Si esta última consideración suena a chiste en el contexto cochambroso de la política actual, hay que recordar que los grandes gobernantes de la Historia de España la han tenido siempre como máxima prioridad. Isabel la Católica, Carlos V o Felipe II gobernaron buscando en todo momento la voluntad de Dios, aconsejándose por hombres de Iglesia de renombrada doctrina y santidad. Podemos añadir a la lista de ilustres gobernantes que han buscado la voluntad de Dios en sus decisiones a Francisco Franco, quien no sólo salvó España de las hordas comunistas, sino que durante sus 40 años de gobierno impuso una paz duradera, trajo el progreso económico y fomentó el desarrollo social y cultural del país.
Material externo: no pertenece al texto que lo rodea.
[src/rtl/ascii_cmd_pkg.sv]
// Package: ascii_cmd_pkg
// Shared types for the ASCII hex command assembler. It assumes
// digits are 4 bits wide, which fixes the nibble width.
package ascii_cmd_pkg;

    localparam int NIB_W = 4;

    typedef enum logic [1:0] {
        CH_DIGIT  = 2'd0,
        CH_COMMIT = 2'd1,
        CH_CLEAR  = 2'd2,
        CH_BAD    = 2'd3
    } char_kind_t;

    typedef struct packed {
        char_kind_t       kind;
        logic [NIB_W-1:0] value;
    } char_info_t;

endpackage

[src/rtl/hex_char_decoder.sv]
// Module: hex_char_decoder
// Sorts one byte into digit, commit, clear or bad, and gives the
// 4-bit digit value. It is purely combinational. It assumes the
// control byte codes differ from every hex digit code.
module hex_char_decoder
    import ascii_cmd_pkg::*;
#(
    parameter logic [7:0] COMMIT_CODE = 8'h0D,
    parameter logic [7:0] CLEAR_CODE  = 8'h20
) (
    input  logic [7:0] byte_in,
    output char_info_t info
);

    logic [7:0] offset;

    // Classify the byte and derive the digit value from its code.
    always_comb begin
        offset     = 8'h00;
        info.kind  = CH_BAD;
        if (byte_in >= 8'h30 && byte_in <= 8'h39) begin
            offset    = byte_in - 8'h30;
            info.kind = CH_DIGIT;
        end else if (byte_in >= 8'h41 && byte_in <= 8'h46) begin
            offset    = byte_in - 8'h37;
            info.kind = CH_DIGIT;
        end else if (byte_in >= 8'h61 && byte_in <= 8'h66) begin
            offset    = byte_in - 8'h57;
            info.kind = CH_DIGIT;
        end else if (byte_in == COMMIT_CODE) begin
            info.kind = CH_COMMIT;
        end else if (byte_in == CLEAR_CODE) begin
            info.kind = CH_CLEAR;
        end
        info.value = offset[NIB_W-1:0];
    end

endmodule

[src/rtl/cmd_shift_reg.sv]
// Module: cmd_shift_reg
// Nibble-wide shift register. Each shift puts a new nibble in the
// lowest slot and moves every slot up one place. A clear empties
// all slots and wins over a shift; the two do not occur together.
module cmd_shift_reg
    import ascii_cmd_pkg::*;
#(
    parameter int DIGITS = 13,
    localparam int WORD_W = DIGITS * NIB_W
) (
    input  logic              clk,
    input  logic              rst_n,
    input  logic              shift_en,
    input  logic              clear,
    input  logic [NIB_W-1:0]  nibble_in,
    output logic [WORD_W-1:0] word
);

    for (genvar g = 0; g < DIGITS; g++) begin : g_slot
        logic [NIB_W-1:0] src;

        if (g == 0) begin : g_head
            // The lowest slot takes the incoming nibble.
            assign src = nibble_in;
        end else begin : g_body
            // Every higher slot takes its lower neighbour.
            assign src = word[(g-1)*NIB_W +: NIB_W];
        end

        // Hold, clear or shift this slot.
        always_ff @(posedge clk) begin
            if (!rst_n || clear) begin
                word[g*NIB_W +: NIB_W] <= '0;
            end else if (shift_en) begin
                word[g*NIB_W +: NIB_W] <= src;
            end
        end
    end

endmodule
Franco pudo tomar decisiones pensando más allá de unas elecciones dentro de tres años. Podía tomar decisiones, para bien o para mal, pensando en el largo plazo, en lo que convenía a España. Y todo lo hacía sabiendo que tendría que darle cuentas a Dios a la hora de su muerte. No es lo mismo saber que comparecerás ante el tribunal de Jesucristo, que creer que “toda soberanía emana del pueblo”, como creen los políticos apóstatas de la casta actual. Ellos se ríen del pueblo, engañan al pueblo (que se deja engañar), y se aprovechan del pueblo para vivir cómodamente. Podrán reírse del pueblo, pero de Dios nadie se mofa. Cada uno cosecha lo que siembra. (Gálatas 6:9)
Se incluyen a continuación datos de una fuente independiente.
## src/rtl/dbuf_uart_tx_pkg.sv

```systemverilog
package dbuf_uart_tx_pkg;

    localparam int unsigned CHAR_W  = 8;
    localparam int unsigned FRAME_W = CHAR_W + 3;
    localparam int unsigned LEFT_W  = $clog2(FRAME_W + 1);

    typedef logic [FRAME_W-1:0] frame_t;
    typedef logic [LEFT_W-1:0]  left_t;

    typedef struct packed {
        logic [CHAR_W-1:0] data;
        logic              ext;
    } char_t;

    typedef enum logic [1:0] {
        ENG_IDLE = 2'd0,
        ENG_SEND = 2'd1,
        ENG_STOP = 2'd2
    } eng_state_e;

    // Start bit at position 0, data above it, stop (and fill) bits set to 1.
    function automatic frame_t build_frame(input char_t c, input logic nine);
        frame_t f;
        f = '1;
        f[0] = 1'b0;
        f[CHAR_W:1] = c.data;
        if (nine) begin
            f[CHAR_W+1] = c.ext;
        end
        return f;
    endfunction

    function automatic left_t frame_bits(input logic nine);
        return nine ? left_t'(CHAR_W + 3) : left_t'(CHAR_W + 2);
    endfunction

endpackage

```

## src/rtl/tx_bit_prescaler.sv

```systemverilog
module tx_bit_prescaler #(
    parameter int unsigned OVERSAMPLE = 16
) (
    input  logic clk,
    input  logic rst,
    input  logic os_tick,
    output logic bit_tick
);
    localparam int unsigned CW = (OVERSAMPLE > 1) ? $clog2(OVERSAMPLE) : 1;
    localparam logic [CW-1:0] LAST = CW'(OVERSAMPLE - 1);

    logic [CW-1:0] phase;

    always_ff @(posedge clk) begin
        if (rst) begin
            phase <= '0;
        end else if (os_tick) begin
            phase <= (phase == LAST) ? '0 : phase + 1'b1;
        end
    end

    assign bit_tick = os_tick && (phase == LAST);
endmodule

```

## src/rtl/tx_hold_reg.sv

```systemverilog
module tx_hold_reg
    import dbuf_uart_tx_pkg::*;
(
    input  logic  clk,
    input  logic  rst,
    input  logic  wr_stb,
    input  char_t wr_char,
    input  logic  take,
    output char_t held,
    output logic  full
);
    always_ff @(posedge clk) begin
        if (rst) begin
            held <= '0;
            full <= 1'b0;
        end else begin
            if (wr_stb) begin
                held <= wr_char;
            end
            full <= wr_stb | (full & ~take);
        end
    end
endmodule

```

## src/rtl/tx_shift_engine.sv

```systemverilog
module tx_shift_engine
    import dbuf_uart_tx_pkg::*;
(
    input  logic  clk,
    input  logic  rst,
    input  logic  enable,
    input  logic  bit_tick,
    input  logic  hold_full,
    input  char_t held,
    input  logic  nine_mode,
    output logic  take,
    output logic  line,
    output logic  frame_done
);
    eng_state_e state;
    frame_t     sreg;
    left_t      left;

    // The shift register counts as empty outside ENG_SEND.
    assign take       = enable && hold_full && (state != ENG_SEND);
    assign frame_done = enable && (state == ENG_STOP) && bit_tick && !take;

    always_ff @(posedge clk) begin
        if (rst || !enable) begin
            state <= ENG_IDLE;
            sreg  <= '1;
            left  <= '0;
            line  <= 1'b1;
        end else if (take) begin
            sreg  <= build_frame(held, nine_mode);
            left  <= frame_bits(nine_mode);
            state <= ENG_SEND;
        end else begin
            unique case (state)
                ENG_SEND: begin
                    if (bit_tick) begin
                        line <= sreg[0];
                        sreg <= {1'b1, sreg[FRAME_W-1:1]};
                        left <= left - 1'b1;
                        if (left == left_t'(1)) begin
                            state <= ENG_STOP;
                        end
                    end
                end
                ENG_STOP: begin
                    if (bit_tick) begin
                        state <= ENG_IDLE;
                    end
                end
                default: begin
                    line <= 1'b1;
                end
            endcase
        end
    end
endmodule

```

## src/rtl/tx_status.sv

```systemverilog
module tx_status (
    input  logic clk,
    input  logic rst,
    input  logic hold_full,
    input  logic take,
    input  logic frame_done,
    input  logic done_clr,
    input  logic empty_ie,
    input  logic done_ie,
    output logic hold_empty,
    output logic tx_done,
    output logic empty_irq,
    output logic done_irq
);
    always_ff @(posedge clk) begin
        if (rst) begin
            tx_done <= 1'b0;
        end else if (frame_done) begin
            tx_done <= 1'b1;
        end else if (done_clr || take) begin
            tx_done <= 1'b0;
        end
    end

    assign hold_empty = ~hold_full;
    assign empty_irq  = hold_empty & empty_ie;
    assign done_irq   = tx_done & done_ie;
endmodule

```

## src/rtl/dbuf_uart_tx.sv

```systemverilog
module dbuf_uart_tx
    import dbuf_uart_tx_pkg::*;
#(
    parameter int unsigned OVERSAMPLE = 16
) (
    input  logic              clk,
    input  logic              rst,
    input  logic              tx_en,
    input  logic              os_tick,
    input  logic              wr_stb,
    input  logic [CHAR_W-1:0] wr_data,
    input  logic              wr_ext,
    input  logic              nine_mode,
    input  logic              done_clr,
    input  logic              empty_ie,
    input  logic              done_ie,
    output logic              serial_out,
    output logic              serial_oe,
    output logic              hold_empty,
    output logic              tx_done,
    output logic              empty_irq,
    output logic              done_irq
);
    logic  bit_tick;
    logic  hold_full;
    logic  take;
    logic  line;
    logic  frame_done;
    char_t held;
    char_t wr_char;

    assign wr_char = '{data: wr_data, ext: wr_ext};

    tx_bit_prescaler #(.OVERSAMPLE(OVERSAMPLE)) u_presc (
        .clk      (clk),
        .rst      (rst),
        .os_tick  (os_tick),
        .bit_tick (bit_tick)
    );

    tx_hold_reg u_hold (
        .clk     (clk),
        .rst     (rst),
        .wr_stb  (wr_stb),
        .wr_char (wr_char),
        .take    (take),
        .held    (held),
        .full    (hold_full)
    );

    tx_shift_engine u_eng (
        .clk        (clk),
        .rst        (rst),
        .enable     (tx_en),
        .bit_tick   (bit_tick),
        .hold_full  (hold_full),
        .held       (held),
        .nine_mode  (nine_mode),
        .take       (take),
        .line       (line),
        .frame_done (frame_done)
    );

    tx_status u_stat (
        .clk        (clk),
        .rst        (rst),
        .hold_full  (hold_full),
        .take       (take),
        .frame_done (frame_done),
        .done_clr   (done_clr),
        .empty_ie   (empty_ie),
        .done_ie    (done_ie),
        .hold_empty (hold_empty),
        .tx_done    (tx_done),
        .empty_irq  (empty_irq),
        .done_irq   (done_irq)
    );

    assign serial_oe  = tx_en;
    assign serial_out = tx_en ? line : 1'b1;
endmodule

```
Todos parecen estar contentos con esta situación penosa. El pueblo y la casta política han suscrito una especie de pacto no escrito; el primero le dice a la casta: “no me obligues a tomarme la medicina y yo te mantendré en la poltrona. No me recrimines mis pecados ni me exhortes a reformarme, y yo no te pediré cuentas.” La casta responde: “nunca te faltará droga mientras yo estoy al mando. Prometeré muchas cosas que luego no cumpliré, pero entre unas elecciones y otras se te olvidará.” Los políticos españoles son parásitos, chupando la sangre del pueblo, con la peculariedad de que el anfitrión no quiere librarse de ellos porque cree que los necesita. Es un vergonzoso ejemplo del síndrome de Estocolmo; la víctima que se enternece de su secuestrador. Ambos quieren manterner el status quo a toda costa, pero si seguimos en esta dirección iremos inevitablente a la catástrofe más absoluta. Me recuerda el chiste del político que anuncia: “España estaba al borde del precipicio, pero gracias a nosotros ha dado un gran paso adelante”.
No creo en esta democracia. El pueblo tiene lo que se merece, y todo se irá al garrete antes o después. La única solución para España es la conversión a Nuestro Señor Jesucristo. Si España se arrepiente de sus pecados, renuncia al liberalismo y demás pestes, y se vuelve a Dios, quizás pasará como a Nínive: el Señor se apiadará de ella y se salvará de la destrucción. Si España se empeña en desobedecer a Dios y se aferra a sus ídolos, Dios la iniquilará, como hizo con Sodoma y Gomorra. Quizás no hará falta que caiga fuego del cielo; seguramente bastará con los bárbaros que están a tiro de piedra de la frontera, aguardando su momento.